The car industry was important because:
  • it pioneered new techniques of production which other industries copied;
  • Henry Ford’s standardisation of machine parts was also imitated;
  • it led to the expansion of cities and the development of suburbs;
  • it enabled people to travel to cinemas, which in turn stimulated the movie industry;
  • it resulted in a vast national network of roads. (During the 1920s, about $1 billion a year was spent on highways);
  • it encouraged the construction industry - petrol stations were built, as were hotels and restaurants;
  • it helped other industries to grow rapidly. For example, cars used 90 per cent of America's petrol, 80 per cent of the country's rubber and 75 per cent of its glass;
  • the car changed people’s lives. It gave them more freedom and it made them feel confident in and proud of America;
  • big manufacturers, such as Henry Ford, were so rich and famous they were able to influence government policy;
  • many of the rich businessmen became philanthropists Henry Ford built a hospital and a museum and gave millions to schools, colleges and orphanages.
  • Therefore, both the economy and society were given a substantial boost by mass production and the car industry.

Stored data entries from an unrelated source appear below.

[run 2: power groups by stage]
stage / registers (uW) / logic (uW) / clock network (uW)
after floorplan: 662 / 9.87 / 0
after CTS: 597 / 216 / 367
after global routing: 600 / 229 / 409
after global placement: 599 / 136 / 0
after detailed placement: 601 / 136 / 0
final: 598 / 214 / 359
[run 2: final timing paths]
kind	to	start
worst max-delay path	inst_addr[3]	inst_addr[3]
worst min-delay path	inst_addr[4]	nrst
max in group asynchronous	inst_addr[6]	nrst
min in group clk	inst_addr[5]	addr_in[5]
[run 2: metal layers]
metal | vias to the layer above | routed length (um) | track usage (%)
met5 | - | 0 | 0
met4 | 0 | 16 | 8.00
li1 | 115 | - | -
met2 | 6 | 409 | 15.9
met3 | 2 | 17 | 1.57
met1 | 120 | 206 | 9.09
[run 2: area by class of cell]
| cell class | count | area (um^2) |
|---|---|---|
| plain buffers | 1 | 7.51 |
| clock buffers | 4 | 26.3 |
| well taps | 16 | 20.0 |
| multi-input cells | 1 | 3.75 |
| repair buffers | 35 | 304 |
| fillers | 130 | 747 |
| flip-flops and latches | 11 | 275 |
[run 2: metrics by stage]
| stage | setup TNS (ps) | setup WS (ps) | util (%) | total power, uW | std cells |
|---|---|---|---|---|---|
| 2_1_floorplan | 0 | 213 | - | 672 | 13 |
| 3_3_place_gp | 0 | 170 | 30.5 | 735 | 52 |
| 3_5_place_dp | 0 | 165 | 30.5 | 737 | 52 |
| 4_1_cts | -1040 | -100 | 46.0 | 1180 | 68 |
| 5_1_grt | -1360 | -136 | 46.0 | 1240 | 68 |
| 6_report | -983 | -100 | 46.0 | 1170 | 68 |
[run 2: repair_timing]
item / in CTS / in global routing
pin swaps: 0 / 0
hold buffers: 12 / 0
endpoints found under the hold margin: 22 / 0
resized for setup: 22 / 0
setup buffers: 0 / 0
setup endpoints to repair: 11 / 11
===== src/rtl/pnr_pkg.sv =====
// pnr_pkg: register offsets and FSM state encodings shared by the acquisition controller.
package pnr_pkg;
    localparam logic [19:0] REG_CTRL    = 20'h00000;
    localparam logic [19:0] REG_STATUS  = 20'h00004;
    localparam logic [19:0] REG_WINDOW  = 20'h00008;
    localparam logic [19:0] REG_HOLDOFF = 20'h0000C;
    localparam logic [19:0] REG_THRESH  = 20'h00010;
    localparam logic [19:0] REG_COUNT   = 20'h00014;
    localparam logic [19:0] REG_LED     = 20'h00018;
    typedef enum logic [2:0] {
        ST_IDLE    = 3'd0,
        ST_ARMED   = 3'd1,
        ST_HOLDOFF = 3'd2,
        ST_WINDOW  = 3'd3,
        ST_DONE    = 3'd4
    } state_t;
endpackage


===== src/rtl/pnr_acq_regs.sv =====
// pnr_acq_regs: bus decode and register file; acks every strobe one cycle later.
module pnr_acq_regs
    import pnr_pkg::*;
#(
    parameter int ADC_W = 14,
    parameter int CNT_W = 32
) (
    input  logic             clk_i,
    input  logic             rst_i,
    input  logic [31:0]      i_addr,
    input  logic [31:0]      i_wdata,
    input  logic             i_wen,
    input  logic             i_ren,
    input  logic             i_lock,
    input  logic [3:0]       i_status,
    input  logic [CNT_W-1:0] i_count,
    output logic             o_arm,
    output logic             o_abort,
    output logic             o_swtrig,
    output logic [15:0]      o_window,
    output logic [15:0]      o_holdoff,
    output logic [ADC_W-1:0] o_thresh,
    output logic [7:0]       o_led,
    output logic [31:0]      o_rdata,
    output logic             o_ack,
    output logic             o_err
);
    logic [19:0] w_sel;
    logic        w_ctrl_wr;
    logic        w_cfg_wr;
    logic [31:0] w_rd;
    logic        w_unused;
    logic [15:0] r_window;
    logic [15:0] r_holdoff;
    logic [ADC_W-1:0] r_thresh;
    logic [7:0]  r_led;
    logic [31:0] r_rdata;
    logic        r_ack;

    assign w_sel     = i_addr[19:0];
    assign w_unused  = ^{i_addr[31:20], i_wdata[31:16]};
    assign w_ctrl_wr = i_wen && w_sel == REG_CTRL;
    // Acquisition parameters are frozen while a capture is in flight.
    assign w_cfg_wr  = i_wen && !i_lock;
    assign o_arm     = w_ctrl_wr & i_wdata[0];
    assign o_abort   = w_ctrl_wr & i_wdata[1];
    assign o_swtrig  = w_ctrl_wr & i_wdata[2];

    assign w_rd = (w_sel == REG_STATUS)  ? {28'd0, i_status} :
                  (w_sel == REG_WINDOW)  ? {16'd0, r_window} :
                  (w_sel == REG_HOLDOFF) ? {16'd0, r_holdoff} :
                  (w_sel == REG_THRESH)  ? 32'(r_thresh) :
                  (w_sel == REG_COUNT)   ? 32'(i_count) :
                  (w_sel == REG_LED)     ? {24'd0, r_led} : 32'd0;

    always_ff @(posedge clk_i or posedge rst_i) begin
        if (rst_i) begin
            r_window  <= 16'h0100;
            r_holdoff <= '0;
            r_thresh  <= '0;
            r_led     <= '0;
            r_rdata   <= '0;
            r_ack     <= 1'b0;
        end else begin
            if (w_cfg_wr && w_sel == REG_WINDOW)  r_window  <= i_wdata[15:0];
            if (w_cfg_wr && w_sel == REG_HOLDOFF) r_holdoff <= i_wdata[15:0];
            if (w_cfg_wr && w_sel == REG_THRESH)  r_thresh  <= i_wdata[ADC_W-1:0];
            if (i_wen && w_sel == REG_LED)        r_led     <= i_wdata[7:0];
            r_rdata <= i_ren ? w_rd : 32'd0;
            r_ack   <= i_wen | i_ren;
        end
    end

    assign o_window  = r_window;
    assign o_holdoff = r_holdoff;
    assign o_thresh  = r_thresh;
    assign o_led     = r_led;
    assign o_rdata   = r_rdata;
    assign o_ack     = r_ack;
    assign o_err     = 1'b0;
endmodule


===== src/rtl/pnr_acq_ctrl.sv =====
// pnr_acq_ctrl: triggered acquisition FSM with holdoff/window timing and
// threshold-crossing event counter.
module pnr_acq_ctrl
    import pnr_pkg::*;
#(
    parameter int ADC_W = 14,
    parameter int CNT_W = 32
) (
    input  logic                    clk_i,
    input  logic                    rst_i,
    input  logic signed [ADC_W-1:0] adc_dat_i,
    input  logic                    ext_trig_i,
    output logic                    win_o,
    output logic                    done_o,
    output logic [7:0]              led_o,
    input  logic [31:0]             sys_addr,
    input  logic [31:0]             sys_wdata,
    input  logic                    sys_wen,
    input  logic                    sys_ren,
    output logic [31:0]             sys_rdata,
    output logic                    sys_err,
    output logic                    sys_ack
);
    state_t r_state, w_nxt, w_after_hold;
    logic w_arm, w_abort, w_swtrig, w_lock, w_trig, w_hit;
    logic [15:0] w_window, w_holdoff;
    logic signed [ADC_W-1:0] w_thresh, w_prev, r_prev;
    logic r_trig_d, r_trig_edge, r_win_first;
    logic [15:0] r_tmr;
    logic [CNT_W-1:0] r_count;

    pnr_acq_regs #(.ADC_W(ADC_W), .CNT_W(CNT_W)) u_regs (
        .clk_i(clk_i), .rst_i(rst_i),
        .i_addr(sys_addr), .i_wdata(sys_wdata), .i_wen(sys_wen), .i_ren(sys_ren),
        .i_lock(w_lock), .i_status({r_state == ST_DONE, r_state}), .i_count(r_count),
        .o_arm(w_arm), .o_abort(w_abort), .o_swtrig(w_swtrig),
        .o_window(w_window), .o_holdoff(w_holdoff), .o_thresh(w_thresh), .o_led(led_o),
        .o_rdata(sys_rdata), .o_ack(sys_ack), .o_err(sys_err)
    );

    assign w_lock       = r_state == ST_ARMED || r_state == ST_HOLDOFF || r_state == ST_WINDOW;
    assign w_trig       = r_trig_edge | w_swtrig;
    assign w_after_hold = (w_window != 16'd0) ? ST_WINDOW : ST_DONE;
    // First window sample seeds the comparison so a level already above threshold is not an event.
    assign w_prev       = r_win_first ? adc_dat_i : r_prev;
    assign w_hit        = r_state == ST_WINDOW && adc_dat_i > w_thresh && w_prev <= w_thresh;

    always_comb begin
        w_nxt = r_state;
        case (r_state)
            ST_IDLE, ST_DONE: if (w_arm) w_nxt = ST_ARMED;
            ST_ARMED:         if (w_trig) w_nxt = (w_holdoff != 16'd0) ? ST_HOLDOFF : w_after_hold;
            ST_HOLDOFF:       if (r_tmr == 16'd0) w_nxt = w_after_hold;
            ST_WINDOW:        if (r_tmr == 16'd0) w_nxt = ST_DONE;
            default:          w_nxt = ST_IDLE;
        endcase
        if (w_abort) w_nxt = ST_IDLE;
    end

    always_ff @(posedge clk_i or posedge rst_i) begin
        if (rst_i) r_state <= ST_IDLE;
        else       r_state <= w_nxt;
    end

    always_ff @(posedge clk_i or posedge rst_i) begin
        if (rst_i) begin
            r_trig_d    <= 1'b0;
            r_trig_edge <= 1'b0;
            r_tmr       <= '0;
            r_prev      <= '0;
            r_win_first <= 1'b0;
            r_count     <= '0;
        end else begin
            r_trig_d    <= ext_trig_i;
            r_trig_edge <= ext_trig_i & ~r_trig_d;
            r_tmr       <= (w_nxt != r_state) ? ((w_nxt == ST_HOLDOFF) ? w_holdoff : w_window) - 16'd1
                                              : r_tmr - 16'd1;
            r_prev      <= adc_dat_i;
            r_win_first <= w_nxt == ST_WINDOW && r_state != ST_WINDOW;
            if (w_nxt == ST_ARMED && r_state != ST_ARMED) r_count <= '0;
            else if (w_hit && !(&r_count))                r_count <= r_count + CNT_W'(1);
        end
    end

    assign win_o  = r_state == ST_WINDOW;
    assign done_o = r_state == ST_DONE;
endmodule


===== config.mk =====
export PLATFORM = sky130hd
export DESIGN_NAME = pnr_acq_ctrl
export DESIGN_NICKNAME = d
export VERILOG_FILES = /design/src/rtl/pnr_pkg.sv /design/src/rtl/pnr_acq_regs.sv /design/src/rtl/pnr_acq_ctrl.sv
export SDC_FILE = /design/constraint.sdc
export NUM_CORES = 1
export LEC_CHECK = 0
export BUFFER_PORTS_ARGS = -buffer_cell sky130_fd_sc_hd__buf_2
export CAP_MARGIN = 10
export CORE_ASPECT_RATIO = 1.1
export CORE_MARGIN = 1.5
export CORE_UTILIZATION = 30
export DETAILED_ROUTE_END_ITERATION = 6
export PLACE_DENSITY = 0.49
export SYNTH_ARGS = -nofsm -noshare
export SYNTH_HDL_FRONTEND = slang
export SYNTH_SLANG_ARGS = --single-unit
export TNS_END_PERCENT = 20

===== constraint.sdc =====
create_clock -name clk_i -period 17.1 [get_ports clk_i]
set_clock_uncertainty 0.2 [all_clocks]
set_input_delay 3.42 -clock clk_i [delete_from_list [all_inputs] [get_ports clk_i]]
set_output_delay 3.42 -clock clk_i [all_outputs]
set_load 0.01 [all_outputs]

==> flow_summary_export.csv, run 1 <==
group,metric,value,unit
outcome,status,"complete, no violations",
grt,gr-max-usage-layer,"met2",
die,fp-row-count,64,
power,p_leak,0.00448,uW
yosys,synth_cell_types,66,
routing,wirelength,23700,um
finish,fin_nets,1015,
sta,period_needed,7660,ps
routing,remaining_drc_errors,0,
sta,relSlewSlack,16.1,%
yosys,synthTopCellsByCount,"dfrtp_1, mux2_2, nand2_1",
cts,cts_made_buffers,17,
die,dieHeight,179,um
grt,grt_pass1_wl,37600,um
die,initial_core_util,30.5,%
yosys,synth_edf_count,0,
sta,final_hold_viol_count,0,
cts,h-tree-depth,4,
yosys,synth.top_cell.area_share,45.4,%
sta,report.final.slew_viol_count,0,
worst_setup_path,critPathKind,"in2reg",
worst_hold_path,hold_class,"reg2reg",
cts,cts.sinks,155,
grt,grtUsageMet1,23.7,%
yosys,avgSynthCellArea,10.5,um2
routing,drtIter0Drc,583,
grt,grtUsageMet2,26.1,%
sta,hold_ws,197,ps
worst_setup_path,cp_slowest_stage_delay,690,ps
worst_setup_path,endpoint_kind,"flop",
cts,clock_path_buffers,2,
worst_setup_path,crit_family,"simple AND/OR/NAND/NOR gates",
yosys,mappedNetlistArea,8480,um2
routing,viasPerCell,5.24,
finish,diodes,0,
finish,drive_above_1_share,26.0,%
yosys,synthTopCellsByArea,"dfrtp_1, mux2_2, ha_1",
routing,drtPass1Iterations,6,
sta,fin_setup_tns,0,ps
yosys,netlist_instances,810,
sta,finalCritPeriodShare,44.8,%
grt,grtUsageTotal,16.8,%
cts,ctsHoldBuffers,0,
routing,dr_total_vias,6700,
sta,worst_slew_pin_slew,1250,ps
flow_run,drv_cap,0,
die,die_w,163,um
yosys,synth-seq-cells,155,
routing,ant_nets,0,
yosys,synth_top_cell_by_area,"dfrtp_1",
cts,cts_tree,"yes",
grt,antenna_found_initial,0,
finish,finalInstanceArea,9930,um2
sta,rsz0062_at_grt,"no",
yosys,yosysSeqAreaShare,45.7,%
routing,wl_per_cell,18.6,um
worst_setup_path,cpMaxStageDelayCell,"nor2_4",
yosys,async_reset_ff_share,100,%
worst_setup_path,start_kind,"primary input",
worst_setup_path,cp.buffers_inverters,1,
cts,clock_latency,430,ps
grt,gr-total-overflow,0,
grt,gr-usage-met3,3.08,%
worst_setup_path,worstPathMaxFanout,34,
power,irDropWorstVdd,74.6,uV
place,placed_area,9360,um2
die,io_pins,127,
worst_setup_path,worstPathCellList,"buf_2 > or4_4 > or4_4 > or4_1 > a221oi_2 > o211ai_1 > nor2_4 > nor2_1 > a21oi_1 > ha_1 > o31ai_1 > o21bai_4 > nor3_1 > xor2_1 > mux2_2",
sta,setup_viol,0,
place,hpwlAfterDp,17400,um
sta,fmax,131,MHz
die,dieArea,29300,um2
power,power_density,106,nW/um2
grt,first_global_vias,6572,
worst_setup_path,required,17210,ps
cts,clkTransAtPathRegs,70,ps
worst_setup_path,worstPathArrival,7770,ps
yosys,synth.net_count,923,
cts,clk_root_buffer_cell,"clkbuf_16",
finish,area_growth,17.1,%
yosys,yosysWarnings,0,
cts,cts_setup_buffers,0,
yosys,synthFlopType,"dfrtp_1",
place,gp_congestion,0.811,
cts,ctsResizeCount,0,
worst_setup_path,cp_common_cell,"or4_4",
grt,grt_max_degree,108,
place,numPortBuffers,97,
yosys,synth.most_common_cell,"dfrtp_1",
die,placeableCoreArea,27800,um2
==> layout by cell type (no fill, tap or decap), types with 17 or more instances in the layout <==
master,count
dfrtp_1,154
buf_2,97
mux2_2,75
nand2_1,57
a21oi_1,54
nor2_1,50
ha_1,30
mux2i_1,29
and2_1,26
inv_1,25
nor3_1,20
nand3_1,19
o21ai_0,18
clkbuf_16,17
==> path summary, 6_finish.rpt <==
kind / slack, ps / endpoint / depth (start not counted) / startpoint
worst max-delay path: 9440 / r_tmr[12]$_DFF_PP0_ / 15 / sys_addr[1]
worst min register to register: 200 / r_trig_edge$_DFF_PP0_ / 1 / r_trig_d$_DFF_PP0_
max in group asynchronous: 12500 / u_regs.o_holdoff[7]$_DFFE_PP0P_ / 3 / rst_i
min in group asynchronous: 2990 / r_prev[9]$_DFF_PP0_ / 2 / rst_i
worst max register to register: 12350 / r_tmr[12]$_DFF_PP0_ / 15 / r_tmr[8]$_DFF_PP0_
worst min-delay path: 200 / r_trig_edge$_DFF_PP0_ / 1 / r_trig_d$_DFF_PP0_
==> cells by family (layout without fill, tap and decap cells) <==
kind of cell             after synthesis  count (layout)  share of synthesized area (%)
XOR/XNOR                              19              19                           1.96
AO/OA/AOI/OAI                        157             157                           12.7
multiplexers                         105             105                           13.6
buffers and inverters                 59             164                           2.96
AND/OR/NAND/NOR                      284             284                           18.6
flip-flops                           155             155                           45.7
adder cells (fa/ha/maj)               30              30                           4.42
other                                  1               1                         0.0442
==> final cells by class <==
cell class	instances	area (um2)
well taps	363	454
clock inverters	13	133
repair buffers	106	553
fillers	2804	17900
clock buffers	19	443
multi-input cells	596	4370
inverters	26	103
flip-flops and latches	155	3880
==> flip-flops by register name, indices dropped and copies added (netlist names) <==
name              count
r_tmr                16
r_trig_d              1
u_regs.o_thresh      14
r_trig_edge           1
u_regs.o_rdata       32
r_state               3
u_regs.o_holdoff     16
r_prev               14
r_win_first           1
u_regs.o_ack          1
u_regs.o_window      16
u_regs.o_led          8
r_count              32
==> metal layers <==
metal / wire length (um) / share of wire [%] / vias up
met4: 390 / 1.6 / 0
met2: 10700 / 45 / 175
met5: 0 / 0 / -
met3: 1020 / 4.3 / 25
li1: - / - / 3205
met1: 11600 / 49 / 3295
==> power breakdown <==
group | total [uW] | switching, uW | internal (uW)
Combinational | 264 | 154 | 110
Sequential | 421 | 29.0 | 392
Clock | 372 | 165 | 208
Total | 1060 | 348 | 709
==> per-stage QoR <==
step,cells,total power (uW),util (%),worst slack [ps]
after CTS,1278,1070,35.8,9420
final,1278,1060,35.8,9440
after global placement,1246,692,33.7,8970
after global routing,1278,1120,35.8,9110
after floorplan,810,631,-,9300
after detailed placement,1246,694,33.7,8960
No activity file was read; power rests on OpenSTA's default activity.
==> run 2, diff against run 1 <==
ABC_AREA = 1   (was unset)
clock period = 7.1 ns   (was 17.1 ns; I/O delays follow)
==> run 2 against run 1 <==
Sequential share of layout area is 1.5 points lower. Critical path type unchanged. Cell count grew 24%. Non-clock buffer count decreased by 4. Sequential power rose by 120%. Via count up 15%. Die area grew 4.8%.
==> flow_summary_export.csv, run 2 <==
group,metric,value,unit
yosys,yosysSeqAreaShare,43.6,%
finish,final_cell_mix,"nand2_1, dfrtp_1, inv_1",
finish,finalInstanceArea,10300,um2
worst_setup_path,required,7170,ps
sta,relSlewSlack,35.3,%
sta,period_needed,4680,ps
yosys,yosysWarnings,0,
sta,fin_setup_tns,0,ps
power,power_density,198,nW/um2
cts,h-tree-depth,4,
power,p_comb_share,7.0,%
yosys,synth.most_common_cell,"nand2_1",
cts,ctsHoldBuffers,0,
worst_setup_path,reg2reg_slack,3040,ps
finish,regArea,3880,um2
worst_setup_path,rr_worst_depth,14,
routing,drtPass1Iterations,5,
grt,antenna_found_initial,3,
cts,clkTransAtPathRegs,70,ps
yosys,synth_edf_count,0,
sta,worst_slew_pin_slew,968,ps
worst_setup_path,reg2reg_from,"r_win_first$_DFF_PP0_",
die,fp-row-count,65,
cts,cts_made_buffers,17,
cts,clk_root_buffer_cell,"clkbuf_16",
routing,drtIter0Drc,520,
worst_setup_path,start_kind,"primary input",
finish,area_growth,16.2,%
power,p_int,1550,uW
die,placeableCoreArea,29000,um2
yosys,synthFlopType,"dfrtp_1",
grt,grt_pass1_wl,43200,um
power,p_sw_share,24.3,%
sta,fmax,213,MHz
power,p_leak,0.00482,uW
grt,first_global_vias,7491,
place,numPortBuffers,97,
die,io_pins,127,
cts,ctsResizeCount,0,
outcome,status,"complete, no violations",
sta,finalCritPeriodShare,66.0,%
power,p_clk_share,48.7,%
worst_setup_path,worstSetupEndpoint,"u_regs.o_rdata[5]$_DFF_PP0_",
worst_setup_path,r2r-end,"r_count[30]$_DFFE_PP0P_",
flow_run,drv_cap,0,
die,die_w,167,um
cts,cts_tree,"yes",
yosys,synthTopCellsByArea,"dfrtp_1, nand2_1, inv_1",
routing,remaining_drc_errors,0,
routing,wl_per_cell,17.3,um
sta,rsz0062_at_grt,"no",
place,hpwlAfterDp,20600,um
cts,clock_path_buffers,2,
worst_setup_path,endpoint_kind,"flop",
place,placed_area,9710,um2
finish,fillers,3079,
yosys,synth_top_cell_by_area,"dfrtp_1",
routing,dr_total_vias,7732,
yosys,netlist_instances,1122,
routing,viasPerCell,4.87,
place,gp_congestion,0.870,
finish,final_common_cell,"nand2_1",
grt,grtUsageTotal,18.6,%
yosys,async_reset_ff_share,100,%
finish,fin_nets,1321,
yosys,synth.net_count,1235,
grt,gr-total-overflow,0,
routing,wirelength,27400,um
yosys,synth-seq-cells,155,
sta,setup_viol,0,
worst_setup_path,critPathKind,"in2reg",
power,seq_power_share,44.3,%
die,initial_core_util,30.7,%
cts,clock_latency,430,ps
yosys,synth.top_cell.area_share,43.3,%
worst_hold_path,hold_class,"reg2reg",
finish,diodes,0,
power,p_switching,498,uW
worst_setup_path,worstPathMaxFanout,28,
yosys,mappedNetlistArea,8900,um2
die,dieHeight,184,um
routing,ant_nets,0,
die,dieArea,30700,um2
yosys,avgSynthCellArea,7.93,um2
finish,drive_above_1_share,16.9,%
yosys,synth_cell_types,52,
worst_setup_path,worstPathArrival,4750,ps
power,irDropWorstVdd,106,uV
worst_setup_path,crit_start,"sys_addr[1]",
grt,grt_max_degree,98,
sta,final_hold_viol_count,0,
finish,multiInputGateArea,4290,um2
cts,cts.sinks,155,
sta,report.final.slew_viol_count,0,
yosys,synthTopCellsByCount,"nand2_1, dfrtp_1, inv_1",
cts,cts_setup_buffers,0,
-- run 2: cell count changes in the layout (fill, tap and decap cells not counted), sizes merged, moves of 39 or more --
cell | before | now
inv | 31 | 145
mux2 | 76 | 13
nand2 | 57 | 287
nand3 | 19 | 58
nor2 | 51 | 112
o21ai | 19 | 100
-- run 2: routing by layer --
metal / track usage (%) / share of wire [%] / vias to the layer above
li1: - / - / 3854
met1: 24.4 / 45 / 3658
met2: 30.7 / 48 / 185
met3: 3.77 / 5.0 / 29
met4: 6.02 / 1.7 / 6
met5: 0 / 0.13 / -
-- run 2: worst max-delay path, stage by stage --
cell and delay, ps:
buf_2 100, nor2_2 210, nand2_1 160, nor3_1 210
clkinv_1 320, nor2_1 400, clkinv_1 820, o21ai_0 540
a21oi_1 110, a221oi_1 460
-- run 2: power by group through the flow --
stage | Sequential [uW] | Combinational, uW | Clock, uW
after global routing | 907 | 164 | 1060
after CTS | 906 | 147 | 1020
after floorplan | 920 | 100 | 0
final | 906 | 143 | 997
after global placement | 923 | 145 | 0
after detailed placement | 923 | 146 | 0
-- run 2: worst min-delay path by stage --
stage | start | endpoint | slack (ps) | depth (start not counted)
global placement | r_trig_d$_DFF_PP0_ | r_trig_edge$_DFF_PP0_ | 180 | 1
CTS | r_trig_d$_DFF_PP0_ | r_trig_edge$_DFF_PP0_ | 190 | 1
floorplan | r_trig_d$_DFF_PP0_ | r_trig_edge$_DFF_PP0_ | 180 | 1
global route | r_trig_d$_DFF_PP0_ | r_trig_edge$_DFF_PP0_ | 200 | 1
detailed placement | r_trig_d$_DFF_PP0_ | r_trig_edge$_DFF_PP0_ | 190 | 1
finish | r_trig_d$_DFF_PP0_ | r_trig_edge$_DFF_PP0_ | 190 | 1
-- run 2: cell type report --
cell class	instances	share of cell area, %
Clock inverter	14	1.88
Timing Repair Buffer	102	5.06
Inverter	145	5.31
Multi-Input combinational cell	787	41.5
Clock buffer	18	4.25
Sequential cell	155	37.5
Tap cell	368	4.45
-- run 2: cell families (layout without fill, tap and decap cells) --
kind of cell | after synthesis | count (layout) | synth area share, %
other | 1 | 1 | 0.0421
AO/OA/AOI/OAI | 182 | 182 | 12.0
multiplexers | 13 | 13 | 1.64
flip-flops | 155 | 155 | 43.6
XOR/XNOR | 25 | 25 | 2.54
adder cells (fa/ha/maj) | 30 | 30 | 4.22
buffers and inverters | 180 | 279 | 8.21
AND/OR/NAND/NOR | 536 | 536 | 27.7
-- run 2: per-stage QoR --
step / power (uW) / util (%) / setup WS [ps] / cells / hold slack, ps
6_report: 2050 / 35.7 / 2420 / 1589 / 187
5_1_grt: 2130 / 35.7 / 2130 / 1589 / 196
4_1_cts: 2070 / 35.7 / 2460 / 1589 / 185
3_5_place_dp: 1070 / 33.5 / 2020 / 1557 / 185
3_3_place_gp: 1070 / 33.5 / 2070 / 1557 / 181
2_1_floorplan: 1020 / - / 1300 / 1122 / 176
==> run 3, diff against run 2 <==
PLACE_DENSITY = 0.51   (was 0.49)
clock period = 4 ns   (was 7.1 ns; I/O delays follow)
==> run 3 against run 2 <==
Sequential power increased by 78%. Register-to-register slack got worse by 2600 ps. Routed wire length decreased by 1.1%. Critical path type is now reg2reg. Largest power group unchanged.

However, there were a number of problems with mass production:
  • workers became bored with the monotonous work;
  • factory owners were often anti-union and encourged strong-armed tactics against their members;
  • the factories bred racism. Some owners had a whites-only policy. For most of the 1920s Henry Ford’s newspaper, The Dearborn Independent, spread anti-Semitism;
  • mechanisation led to unemployment as well as to employment;
  • some people blamed the car for increased crime and a moral decline in the young.